You can make use of more extensive Java or Javascript libraries as needed, mixing then with the runtime controls provided above.

Enhanced Metrics for Scripting

The metrics available in NoSQLBench are slightly different than the standard kit with dropwizard metrics. The key differences are:

HDR Histograms

All histograms use HDR histograms with four significant digits.

All histograms reset on snapshot, automatically keeping all data until you report the snapshot or access the snapshot via scripting. (see below).

The metric types that use histograms have been replaced with nicer version for scripting. You don't have to do anything differently in your reporter config to use them. However, if you need to use the enhanced versions in your local scripting, you can. This means that Timer and Histogram types are enhanced. If you do not use the scripting extensions, then you will automatically get the standard behavior that you are used to, only with higher-resolution HDR and full snapshots for each report to your downstream metrics systems.

Scripting with Delta Snapshots

For both the timer and the histogram types, you can call getDeltaReader(), or access it simply as <metric>.deltaReader.

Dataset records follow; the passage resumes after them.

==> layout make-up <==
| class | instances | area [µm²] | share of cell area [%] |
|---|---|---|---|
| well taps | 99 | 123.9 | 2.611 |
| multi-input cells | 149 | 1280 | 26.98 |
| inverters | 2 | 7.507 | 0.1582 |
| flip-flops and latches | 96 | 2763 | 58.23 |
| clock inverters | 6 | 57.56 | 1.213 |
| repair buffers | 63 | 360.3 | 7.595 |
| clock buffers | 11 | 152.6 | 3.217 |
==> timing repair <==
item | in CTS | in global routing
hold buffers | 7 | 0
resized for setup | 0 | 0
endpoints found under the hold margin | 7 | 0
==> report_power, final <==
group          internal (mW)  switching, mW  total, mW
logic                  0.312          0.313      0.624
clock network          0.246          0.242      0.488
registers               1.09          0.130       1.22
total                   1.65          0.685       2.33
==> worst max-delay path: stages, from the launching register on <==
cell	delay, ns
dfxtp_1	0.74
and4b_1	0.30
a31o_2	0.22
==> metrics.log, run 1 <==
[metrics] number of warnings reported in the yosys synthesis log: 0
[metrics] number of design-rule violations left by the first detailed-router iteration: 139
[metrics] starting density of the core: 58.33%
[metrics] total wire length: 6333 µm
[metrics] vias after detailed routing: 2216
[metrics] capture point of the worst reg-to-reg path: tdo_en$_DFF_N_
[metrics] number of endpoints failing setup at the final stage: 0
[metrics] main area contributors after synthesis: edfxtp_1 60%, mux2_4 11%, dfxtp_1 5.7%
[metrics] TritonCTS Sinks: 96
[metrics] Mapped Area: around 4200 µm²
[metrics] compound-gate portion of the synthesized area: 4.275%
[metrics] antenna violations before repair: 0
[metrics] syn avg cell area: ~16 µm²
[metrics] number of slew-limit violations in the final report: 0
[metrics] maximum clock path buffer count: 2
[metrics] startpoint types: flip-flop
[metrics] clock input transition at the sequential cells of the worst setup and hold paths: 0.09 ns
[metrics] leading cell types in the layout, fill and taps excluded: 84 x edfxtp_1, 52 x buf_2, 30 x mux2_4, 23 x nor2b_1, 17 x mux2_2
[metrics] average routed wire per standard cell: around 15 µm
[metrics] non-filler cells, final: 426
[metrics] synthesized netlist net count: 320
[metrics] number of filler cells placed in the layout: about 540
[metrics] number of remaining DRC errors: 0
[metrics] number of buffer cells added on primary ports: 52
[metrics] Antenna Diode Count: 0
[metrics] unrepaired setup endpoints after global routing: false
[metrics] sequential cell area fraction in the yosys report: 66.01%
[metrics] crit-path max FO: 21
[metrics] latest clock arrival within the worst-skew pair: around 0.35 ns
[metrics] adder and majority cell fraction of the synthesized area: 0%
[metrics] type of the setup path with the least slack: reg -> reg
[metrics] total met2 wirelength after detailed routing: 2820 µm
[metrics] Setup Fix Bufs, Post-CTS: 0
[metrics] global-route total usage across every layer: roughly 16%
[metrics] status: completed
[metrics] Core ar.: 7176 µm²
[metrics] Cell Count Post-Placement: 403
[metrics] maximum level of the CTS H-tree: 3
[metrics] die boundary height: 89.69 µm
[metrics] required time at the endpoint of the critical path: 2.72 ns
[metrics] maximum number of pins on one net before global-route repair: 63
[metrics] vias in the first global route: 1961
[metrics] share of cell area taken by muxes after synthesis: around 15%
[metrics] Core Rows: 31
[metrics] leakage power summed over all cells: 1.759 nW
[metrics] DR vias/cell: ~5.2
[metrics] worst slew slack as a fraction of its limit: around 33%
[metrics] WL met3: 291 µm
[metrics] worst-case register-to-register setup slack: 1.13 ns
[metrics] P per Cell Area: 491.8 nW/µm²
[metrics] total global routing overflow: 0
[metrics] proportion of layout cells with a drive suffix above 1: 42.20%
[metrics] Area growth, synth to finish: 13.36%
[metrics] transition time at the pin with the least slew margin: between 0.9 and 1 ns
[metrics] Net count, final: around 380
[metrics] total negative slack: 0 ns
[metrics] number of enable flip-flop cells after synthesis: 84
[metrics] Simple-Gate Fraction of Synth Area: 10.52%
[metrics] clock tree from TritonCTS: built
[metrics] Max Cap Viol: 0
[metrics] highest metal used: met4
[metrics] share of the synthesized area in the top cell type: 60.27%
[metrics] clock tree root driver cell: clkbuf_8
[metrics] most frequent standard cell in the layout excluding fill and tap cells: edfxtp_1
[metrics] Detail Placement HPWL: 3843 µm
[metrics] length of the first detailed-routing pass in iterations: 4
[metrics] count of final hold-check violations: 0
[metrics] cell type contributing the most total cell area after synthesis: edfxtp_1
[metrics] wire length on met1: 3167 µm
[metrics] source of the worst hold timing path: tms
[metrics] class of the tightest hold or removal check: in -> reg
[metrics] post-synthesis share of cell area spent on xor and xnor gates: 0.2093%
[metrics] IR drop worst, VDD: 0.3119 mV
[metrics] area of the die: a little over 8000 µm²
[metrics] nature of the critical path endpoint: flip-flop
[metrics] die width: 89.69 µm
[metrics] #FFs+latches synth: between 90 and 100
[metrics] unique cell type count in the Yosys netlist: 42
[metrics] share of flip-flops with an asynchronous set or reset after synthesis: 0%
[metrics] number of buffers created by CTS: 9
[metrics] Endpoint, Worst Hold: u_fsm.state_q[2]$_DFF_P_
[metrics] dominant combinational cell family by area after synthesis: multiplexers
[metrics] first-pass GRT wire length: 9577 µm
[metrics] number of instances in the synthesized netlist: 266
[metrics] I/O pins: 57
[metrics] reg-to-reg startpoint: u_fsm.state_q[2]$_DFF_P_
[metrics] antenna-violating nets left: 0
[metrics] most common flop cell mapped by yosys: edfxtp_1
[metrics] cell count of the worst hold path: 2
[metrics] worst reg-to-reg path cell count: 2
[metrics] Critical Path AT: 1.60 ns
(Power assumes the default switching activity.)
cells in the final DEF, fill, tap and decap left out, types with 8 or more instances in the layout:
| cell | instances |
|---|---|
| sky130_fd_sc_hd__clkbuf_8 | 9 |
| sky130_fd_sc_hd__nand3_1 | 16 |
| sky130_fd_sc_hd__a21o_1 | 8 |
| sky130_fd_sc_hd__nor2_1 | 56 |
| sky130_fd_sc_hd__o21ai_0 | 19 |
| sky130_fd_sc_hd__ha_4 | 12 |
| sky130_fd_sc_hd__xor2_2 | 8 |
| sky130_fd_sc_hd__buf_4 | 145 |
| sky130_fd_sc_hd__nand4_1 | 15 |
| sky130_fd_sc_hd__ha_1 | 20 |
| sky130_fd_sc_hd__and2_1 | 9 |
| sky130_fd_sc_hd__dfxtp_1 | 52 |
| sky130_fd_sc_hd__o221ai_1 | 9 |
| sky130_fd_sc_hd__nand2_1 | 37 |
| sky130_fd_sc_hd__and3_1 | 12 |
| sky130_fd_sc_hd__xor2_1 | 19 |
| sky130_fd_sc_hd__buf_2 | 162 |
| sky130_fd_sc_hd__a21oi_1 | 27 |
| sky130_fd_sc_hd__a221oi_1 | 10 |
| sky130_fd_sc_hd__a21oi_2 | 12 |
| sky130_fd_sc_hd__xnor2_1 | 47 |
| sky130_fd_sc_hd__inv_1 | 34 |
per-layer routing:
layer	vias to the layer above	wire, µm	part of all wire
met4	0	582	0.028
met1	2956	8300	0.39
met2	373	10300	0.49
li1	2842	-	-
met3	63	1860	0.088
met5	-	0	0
<file path="src/rtl/mbox_irq_pkg.sv">
package mbox_irq_pkg;

    localparam int NPORT     = 2;
    localparam int PORT_LEFT = 0;
    localparam int PORT_RGHT = 1;

    // Decoded view of one port's access in the current cycle.
    typedef struct packed {
        logic wr;    // qualified write
        logic rd;    // qualified read
        logic hit;   // address falls on one of the two mailbox words
        logic slot;  // 0: word received by left, 1: word received by right
    } mbox_acc_t;

    function automatic logic is_write(input logic cs_n, input logic rw);
        return !cs_n && !rw;
    endfunction

    function automatic logic is_read(input logic cs_n, input logic rw, input logic oe_n);
        return !cs_n && rw && !oe_n;
    endfunction

    // A port's own receive slot index equals its port index.
    function automatic logic own_slot(input int port);
        return (port == PORT_RGHT);
    endfunction

endpackage

</file>
<file path="src/rtl/mbox_port_decode.sv">
module mbox_port_decode
    import mbox_irq_pkg::*;
#(
    parameter int ADDR_W = 13
) (
    input  logic              cs_n,
    input  logic              rw,
    input  logic              oe_n,
    input  logic [ADDR_W-1:0] addr,
    output mbox_acc_t         acc
);

    localparam int TOP_W = ADDR_W - 1;

    logic top_ones;

    // Both mailbox words share every address bit except the lowest.
    assign top_ones = &addr[ADDR_W-1:ADDR_W-TOP_W];

    always_comb begin
        acc.wr   = is_write(cs_n, rw);
        acc.rd   = is_read(cs_n, rw, oe_n);
        acc.hit  = top_ones;
        acc.slot = addr[0];
    end

endmodule

</file>
<file path="src/rtl/mbox_flag.sv">
module mbox_flag (
    input  logic clk,
    input  logic rst,
    input  logic set_i,
    input  logic clr_i,
    output logic irq_n
);

    logic pending;

    // Set takes priority so a message posted during an acknowledge survives.
    always_ff @(posedge clk) begin
        if (rst) begin
            pending <= 1'b0;
        end else if (set_i) begin
            pending <= 1'b1;
        end else if (clr_i) begin
            pending <= 1'b0;
        end
    end

    assign irq_n = !pending;

endmodule

</file>
<file path="src/rtl/mbox_store.sv">
module mbox_store
    import mbox_irq_pkg::*;
#(
    parameter int DATA_W = 9
) (
    input  logic              clk,
    input  logic              rst,
    input  mbox_acc_t         acc   [NPORT],
    input  logic [DATA_W-1:0] wdata [NPORT],
    output logic [DATA_W-1:0] rdata [NPORT]
);

    localparam int NSLOT = 2;

    logic [DATA_W-1:0] word_q [NSLOT];

    // Word storage: ports are scanned from highest index down, so the
    // lowest-numbered (left) port's assignment is the one that lands.
    for (genvar s = 0; s < NSLOT; s++) begin : g_slot
        always_ff @(posedge clk) begin
            if (rst) begin
                word_q[s] <= '0;
            end else begin
                for (int p = NPORT - 1; p >= 0; p--) begin
                    if (acc[p].wr && acc[p].hit && (int'(acc[p].slot) == s)) begin
                        word_q[s] <= wdata[p];
                    end
                end
            end
        end
    end

    // Registered read per port; holds when the port does not read.
    for (genvar p = 0; p < NPORT; p++) begin : g_rd
        always_ff @(posedge clk) begin
            if (rst) begin
                rdata[p] <= '0;
            end else if (acc[p].rd) begin
                rdata[p] <= acc[p].hit ? word_q[acc[p].slot] : '0;
            end
        end
    end

endmodule

</file>
<file path="src/rtl/mbox_irq_pair.sv">
module mbox_irq_pair
    import mbox_irq_pkg::*;
#(
    parameter int ADDR_W = 13,
    parameter int DATA_W = 9
) (
    input  logic              clk,
    input  logic              rst,
    input  logic              l_cs_n,
    input  logic              l_rw,
    input  logic              l_oe_n,
    input  logic [ADDR_W-1:0] l_addr,
    input  logic [DATA_W-1:0] l_wdata,
    output logic [DATA_W-1:0] l_rdata,
    output logic              l_irq_n,
    input  logic              r_cs_n,
    input  logic              r_rw,
    input  logic              r_oe_n,
    input  logic [ADDR_W-1:0] r_addr,
    input  logic [DATA_W-1:0] r_wdata,
    output logic [DATA_W-1:0] r_rdata,
    output logic              r_irq_n
);

    logic              cs_n_a  [NPORT];
    logic              rw_a    [NPORT];
    logic              oe_n_a  [NPORT];
    logic [ADDR_W-1:0] addr_a  [NPORT];
    logic [DATA_W-1:0] wdata_a [NPORT];
    logic [DATA_W-1:0] rdata_a [NPORT];
    logic              irq_n_a [NPORT];
    mbox_acc_t         acc     [NPORT];

    assign cs_n_a[PORT_LEFT]  = l_cs_n;
    assign rw_a[PORT_LEFT]    = l_rw;
    assign oe_n_a[PORT_LEFT]  = l_oe_n;
    assign addr_a[PORT_LEFT]  = l_addr;
    assign wdata_a[PORT_LEFT] = l_wdata;
    assign cs_n_a[PORT_RGHT]  = r_cs_n;
    assign rw_a[PORT_RGHT]    = r_rw;
    assign oe_n_a[PORT_RGHT]  = r_oe_n;
    assign addr_a[PORT_RGHT]  = r_addr;
    assign wdata_a[PORT_RGHT] = r_wdata;

    for (genvar p = 0; p < NPORT; p++) begin : g_port
        localparam int OTHER = NPORT - 1 - p;

        logic set_w;
        logic clr_w;

        mbox_port_decode #(.ADDR_W(ADDR_W)) u_dec (
            .cs_n (cs_n_a[p]),
            .rw   (rw_a[p]),
            .oe_n (oe_n_a[p]),
            .addr (addr_a[p]),
            .acc  (acc[p])
        );

        // Flag of port p: raised by the other port writing p's slot,
        // dropped by p reading its own slot.
        assign set_w = acc[OTHER].wr && acc[OTHER].hit && (acc[OTHER].slot == own_slot(p));
        assign clr_w = acc[p].rd && acc[p].hit && (acc[p].slot == own_slot(p));

        mbox_flag u_flag (
            .clk   (clk),
            .rst   (rst),
            .set_i (set_w),
            .clr_i (clr_w),
            .irq_n (irq_n_a[p])
        );
    end

    mbox_store #(.DATA_W(DATA_W)) u_store (
        .clk   (clk),
        .rst   (rst),
        .acc   (acc),
        .wdata (wdata_a),
        .rdata (rdata_a)
    );

    assign l_rdata = rdata_a[PORT_LEFT];
    assign r_rdata = rdata_a[PORT_RGHT];
    assign l_irq_n = irq_n_a[PORT_LEFT];
    assign r_irq_n = irq_n_a[PORT_RGHT];

endmodule

</file>
===== config.mk =====
export PLATFORM = sky130hd
export DESIGN_NAME = skg_gate
export DESIGN_NICKNAME = d
export VERILOG_FILES = /design/src/rtl/skg_pkg.sv /design/src/rtl/skg_keystore.sv /design/src/rtl/skg_ctrl.sv /design/src/rtl/skg_access.sv /design/src/rtl/skg_gate.sv
export SDC_FILE = /design/constraint.sdc
export NUM_CORES = 1
export LEC_CHECK = 0
export BUFFER_PORTS_ARGS = -buffer_cell sky130_fd_sc_hd__buf_2
export CAP_MARGIN = 30
export CORE_ASPECT_RATIO = 1.4
export CORE_MARGIN = 1
export CORE_UTILIZATION = 35
export DETAILED_ROUTE_END_ITERATION = 7
export PLACE_DENSITY = 0.62
export RECOVER_POWER = 25
export SLEW_MARGIN = 20
export SYNTH_ARGS = -nofsm -noshare
export SYNTH_HDL_FRONTEND = slang
export SYNTH_SLANG_ARGS = --single-unit
export TNS_END_PERCENT = 50

===== constraint.sdc =====
create_clock -name clk -period 2.4 [get_ports clk]
set_input_delay 0.6 -clock clk [delete_from_list [all_inputs] [get_ports clk]]
set_output_delay 0.6 -clock clk [all_outputs]
set_load 0.005 [all_outputs]
### src/rtl/bz_wait_seq.sv
module bz_wait_seq
    import bz_map_pkg::*;
#(
    parameter int SDRAM_WAITS = 2
) (
    input  logic clk,
    input  logic rst_n,
    input  logic valid,
    input  tgt_e tgt,
    input  logic ext_done,
    output logic ready
);

    localparam int CNT_W = $clog2(SDRAM_WAITS + 2);

    typedef struct packed {
        logic [CNT_W-1:0] cnt;
    } seq_t;

    seq_t seq_d, seq_q;

    always_comb begin
        seq_d = seq_q;
        ready = 1'b0;
        if (valid) begin
            case (tgt)
                TGT_SDRAM: ready = (seq_q.cnt == CNT_W'(SDRAM_WAITS));
                TGT_EXT:   ready = ext_done;
                default:   ready = 1'b1;
            endcase
        end
        // Count stalled cycles of the access in flight, saturating
        if (valid && !ready) begin
            if (seq_q.cnt != '1) seq_d.cnt = seq_q.cnt + 1'b1;
        end else begin
            seq_d.cnt = '0;
        end
    end

    always_ff @(posedge clk or negedge rst_n) begin
        if (!rst_n) seq_q <= '0;
        else        seq_q <= seq_d;
    end

endmodule

### src/rtl/bz_mapper.sv
module bz_mapper
    import bz_map_pkg::*;
#(
    parameter int          SDRAM_WAITS = 2,
    parameter logic [15:0] CTRL_ADDR   = 16'hDF00
) (
    input  logic        clk,
    input  logic        rst_n,
    input  logic        acc_valid,
    input  logic [15:0] acc_addr,
    input  logic        acc_we,
    input  logic [7:0]  acc_wdata,
    input  logic        ext_done,
    output logic [1:0]  acc_tgt,
    output logic        acc_ready
);

    typedef struct packed {
        logic [CFG_W-1:0] cfg;
    } ctl_t;

    ctl_t    ctl_d, ctl_q;
    logic    ctrl_wr;
    region_e region;
    tgt_e    tgt;

    assign ctrl_wr = acc_valid && acc_we && (acc_addr == CTRL_ADDR);

    bz_region_dec u_dec (
        .addr   (acc_addr),
        .region (region)
    );

    bz_target_sel u_sel (
        .region  (region),
        .cfg     (ctl_q.cfg),
        .ctrl_wr (ctrl_wr),
        .tgt     (tgt)
    );

    bz_wait_seq #(.SDRAM_WAITS(SDRAM_WAITS)) u_seq (
        .clk      (clk),
        .rst_n    (rst_n),
        .valid    (acc_valid),
        .tgt      (tgt),
        .ext_done (ext_done),
        .ready    (acc_ready)
    );

    assign acc_tgt = tgt;

    always_comb begin
        ctl_d = ctl_q;
        if (ctrl_wr) ctl_d.cfg = acc_wdata;
    end

    // Reset value: every field 00, all regions on the external bus
    always_ff @(posedge clk or negedge rst_n) begin
        if (!rst_n) ctl_q <= '0;
        else        ctl_q <= ctl_d;
    end

endmodule
==> src/rtl/spi_stat_flags.sv <==
module spi_stat_flags
  import spi_stat_pkg::*;
#(
  parameter int CNT_W = 4
) (
  input  logic              clk,
  input  logic              rst_n,
  input  logic              enable,
  input  logic              slave_mode,
  input  logic              ss_n_pin,
  input  logic              xfer_done,
  input  logic              overrun_evt,
  input  logic              fault_evt,
  input  logic              sw_trigger,
  input  logic              xfer_busy,
  input  logic [CNT_W-1:0]  bit_cnt,
  input  logic [CNT_W-1:0]  num_bits,
  input  logic              wr_en,
  input  logic [STAT_W-1:0] wr_data,
  output logic [STAT_W-1:0] stat,
  output logic              irq
);
  logic              ss_level, ss_rise, abort;
  logic [FLAG_N-1:0] set_v, clr_v, flag_q;
  logic              unused_low_wr;

  assign unused_low_wr = ^wr_data[FLAG_LO-1:0];

  ss_sync u_sync (
    .clk   (clk),
    .rst_n (rst_n),
    .pin   (ss_n_pin),
    .level (ss_level),
    .rise  (ss_rise)
  );

  abort_detect #(.CNT_W(CNT_W)) u_abort (
    .enable     (enable),
    .slave_mode (slave_mode),
    .ss_rise    (ss_rise),
    .bit_cnt    (bit_cnt),
    .num_bits   (num_bits),
    .abort      (abort)
  );

  always_comb begin
    set_v[B_IRQ-FLAG_LO] = xfer_done | sw_trigger | abort;
    set_v[B_OVR-FLAG_LO] = overrun_evt;
    set_v[B_COL-FLAG_LO] = fault_evt;
    set_v[B_ABT-FLAG_LO] = abort;
    clr_v = {FLAG_N{wr_en}} & wr_data[STAT_W-1:FLAG_LO];
  end

  for (genvar g = 0; g < FLAG_N; g++) begin : g_flag
    flag_cell u_cell (
      .clk    (clk),
      .rst_n  (rst_n),
      .enable (enable),
      .set    (set_v[g]),
      .clr    (clr_v[g]),
      .q      (flag_q[g])
    );
  end

  always_comb begin
    stat = '0;
    stat[STAT_W-1:FLAG_LO] = flag_q;
    stat[B_BUSY] = enable & xfer_busy;
    stat[B_SS]   = enable ? ss_level : 1'b1;
  end

  assign irq = flag_q[B_IRQ-FLAG_LO];
endmodule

When you do this, the delta snapshotting behavior is maintained until you use the deltaReader to access it. You can get a snapshot from the deltaReader by calling getDeltaSnapshot(10000), which causes the snapshot to be reset for collection, but retains a cache of the snapshot for any other consumer of getSnapshot() for that duration in milliseconds. If, for example, metrics reporters access the snapshot in the next 10 seconds, the reported snapshot will be exactly what was used in the script.

This is important for using local scripting methods and calculations with aggregate views downstream. It means that the histograms will match up between your local script output and your downstream dashboards, as they will both be using the same frame of data, when done properly.

Histogram Convenience Methods

All histogram snapshots have additional convenience methods for accessing every percentile in (P50, P75, P90, P95, P98, P99, P999, P9999) and every time unit in (s, ms, us, ns). For example, getP99ms() is supported, as is getP50ns(), and every other possible combination. This means that you can access the 99th percentile metric value in your scripts for activity foo as _ metrics.foo.cycles.snapshot.p99ms_.

Control Flow

When a script is run, it has absolute control over the scenario runtime while it is active. Once the script reaches its end, however, it will only exit if all activities have completed. If you want to explicitly stop a script, you must stop all activities.

Strategies

You can use NoSQLBench in the classic form with run driver=<activity_type> param=value ... command line syntax. There are reasons, however, that you will sometimes want to customize and modify your scripts directly, such as:

Script Input & Output

Internal buffers are kept for stdin, stdout, and stderr for the scenario script execution. These are logged to the logfile upon script completion, with markers showing the timestamp and file descriptor (stdin, stdout, or stderr) that each line was recorded from.